Interfacial catalytic constants for bee venom phospholipase A₂ (bvPLA2) have been obtained for its action on vesicles of the anionic phospholipid 1,2-dimyristoylphosphatidylmethanol (DMPM) in the highly processive scooting mode. Spectroscopic measurements which directly measure transbilayer movement of membrane components show that this exchange does not occur in anionic vesicles that have undergone complete bvPLA2-catalyzed hydrolysis of all phospholipids in the outer vesicle monolayer. 3-Hexadecyl-sn-glycero-1-phosphocholine (D-LPC) is an adequate neutral diluent for bvPLA2, which is defined as an amphiphile that forms an aggregate to which enzyme binds but neutral diluent molecules bind weakly in the enzyme's active site. D-LPC has weak affinity for the active site of bvPLA2, and theory and protocols are developed that allow its use to determine equilibrium dissociation constants for competing active site ligands.
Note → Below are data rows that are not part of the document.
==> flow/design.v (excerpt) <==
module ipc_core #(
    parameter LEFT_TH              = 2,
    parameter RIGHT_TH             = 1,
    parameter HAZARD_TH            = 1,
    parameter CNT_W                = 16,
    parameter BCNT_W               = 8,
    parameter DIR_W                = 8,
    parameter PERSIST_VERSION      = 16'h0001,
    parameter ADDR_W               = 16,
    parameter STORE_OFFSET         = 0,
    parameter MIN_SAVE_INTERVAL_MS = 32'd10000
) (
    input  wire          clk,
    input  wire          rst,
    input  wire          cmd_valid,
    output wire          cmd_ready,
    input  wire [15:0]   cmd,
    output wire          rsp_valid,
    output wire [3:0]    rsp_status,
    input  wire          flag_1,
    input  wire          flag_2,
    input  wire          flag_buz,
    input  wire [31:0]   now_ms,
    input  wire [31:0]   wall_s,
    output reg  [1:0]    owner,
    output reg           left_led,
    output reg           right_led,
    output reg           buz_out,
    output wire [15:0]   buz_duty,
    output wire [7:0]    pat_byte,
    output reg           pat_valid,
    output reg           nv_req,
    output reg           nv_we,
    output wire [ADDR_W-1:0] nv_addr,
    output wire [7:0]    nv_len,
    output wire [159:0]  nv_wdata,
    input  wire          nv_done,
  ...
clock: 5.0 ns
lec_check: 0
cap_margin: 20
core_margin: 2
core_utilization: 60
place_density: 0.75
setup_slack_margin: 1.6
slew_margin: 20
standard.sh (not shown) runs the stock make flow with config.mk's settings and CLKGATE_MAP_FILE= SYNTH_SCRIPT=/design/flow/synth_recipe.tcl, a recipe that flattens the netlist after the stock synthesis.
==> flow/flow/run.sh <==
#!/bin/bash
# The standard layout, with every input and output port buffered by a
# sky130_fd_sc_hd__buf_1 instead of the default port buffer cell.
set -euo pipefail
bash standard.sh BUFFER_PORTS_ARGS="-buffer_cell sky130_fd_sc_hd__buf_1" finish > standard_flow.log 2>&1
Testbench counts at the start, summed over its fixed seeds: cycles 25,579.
Context: an optimization exercise on an open-source flow, tuned for small area, a short achievable clock period and few clock cycles. The choices shown serve that exercise and are no tape-out recipe.
Where RTL was checked, it was by simulation tests only, not by an equivalence proof against the original.
Power is estimated from default activity; no workload was simulated.

== job 101 ==
## cc_framer
module cc_framer (
    input  wire        clk,
    input  wire        rst,
    input  wire        cmd_valid,
    output wire        cmd_ready,
    input  wire [1:0]  cmd_op,       
    input  wire [15:0] cmd_arg,      
    input  wire [31:0] cmd_time,     
    input  wire        in_valid,
    output reg         in_ready,
    input  wire [7:0]  in_data,
    output reg         out_valid,
    input  wire        out_ready,
    output wire [7:0]  out_data,
    output wire        out_last,
    output reg         resp_valid,
    input  wire        resp_ready,
    output reg         resp_err,
    output reg         resp_desync,
    output wire [15:0] resp_nout,
    output reg  [31:0] resp_desync_count
);
Settings: LEC_CHECK=0, CAP_MARGIN=20, CORE_MARGIN=2, CORE_UTILIZATION=60, CTS_CLUSTER_DIAMETER=100, CTS_CLUSTER_SIZE=30, PLACE_DENSITY=0.68, SETUP_SLACK_MARGIN=5, SLEW_MARGIN=20; clock period 8.0 ns.
run.sh (not shown) runs the stock make flow with config.mk's settings and CLKGATE_MAP_FILE= SYNTH_SCRIPT=/design/flow/synth_recipe.tcl, a recipe that flattens the netlist after the stock synthesis.
Testbench counts of job 101, summed over its fixed seeds: cycles 137,058.
Source: an optimization exercise on an open RTL-to-GDS flow (aim: small area, a short achievable clock period and few clock cycles per item). Production flows keep margins and buffers that such runs may drop. Where RTL was checked, it was by simulation tests only, not by an equivalence proof against the original. No activity file was given, so power comes from the tool's default toggle rates.

==> flow/design.v (excerpt) <==
module frame_encoder (
    input  wire        clk,
    input  wire        rst,           
    input  wire        cmd_valid,
    output wire        cmd_ready,
    input  wire [63:0] cmd_content_len,
    input  wire [63:0] cmd_seg_size,
    input  wire [63:0] cmd_flags,
    output reg         rsp_valid,
    output reg  [7:0]  rsp_status,
    output reg  [7:0]  rsp_cause,
    output wire [63:0] rsp_msg_len,
    input  wire        in_valid,
    output wire        in_ready,
    input  wire [7:0]  in_data,
    output wire        out_valid,
    input  wire        out_ready,
    output wire [7:0]  out_data,
    output wire        done
);
For scale: about 3500 cells after synthesis, about 410 flip-flops, ~300 I/O pins, about 0.030 mm^2 of cells after synthesis.
export LEC_CHECK = 0
export CAP_MARGIN = 20
export CORE_MARGIN = 2
export CORE_UTILIZATION = 40
export SLEW_MARGIN = 20
create_clock -name core_clock -period 11.0 [get_ports {clk}]
standard.sh (not shown) runs the stock make flow with config.mk's settings and CLKGATE_MAP_FILE= SYNTH_SCRIPT=/design/flow/synth_recipe.tcl, a recipe that flattens the netlist after the stock synthesis.
==> flow/flow/run.sh <==
#!/bin/bash
# Standard ORFS layout (the standard.sh, unchanged synthesis), asking
# repair_timing for extra setup slack so the design is sized for speed.
set -euo pipefail
cd "$(dirname "$0")/.."
bash standard.sh SETUP_SLACK_MARGIN=7 finish > flow_standard.log 2>&1
The starting point finished with timing, DRC and antenna clean.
Some of the properties of bvPLA2 are shared by other 14 kDa PLA2s. (1) Ca²⁺ is required for binding of ligands to the active site but not for the binding of enzyme to the interface. (2) bvPLA2 does not significantly discriminate between phospholipids with different polar head groups or acyl chains. (3) bvPLA2 does not bind to phosphatidylcholine vesicles, and binding occurs if anionic amphiphiles are present in the vesicle. Novel features of bvPLA2 include the following: (1) Neutral diluents for other 14 kDa phospholipases A₂ are not neutral diluents for bvPLA2. (2) Saturation of the active site with a variety of different ligands does not completely prevent histidine alkylation by 2-bromo-4‘-nitroacetophenone, and Ca²⁺ binding does not change the rate of histidine alkylation. Finally, the carbohydrate portion of bvPLA2 does not alter the interfacial catalytic properties of the enzyme. Kinetic analysis of bvPLA2 in the scooting mode together with previous studies with other 14 kDa PLA2s provides a paradigm for the quantitative analysis of interfacial catalysis.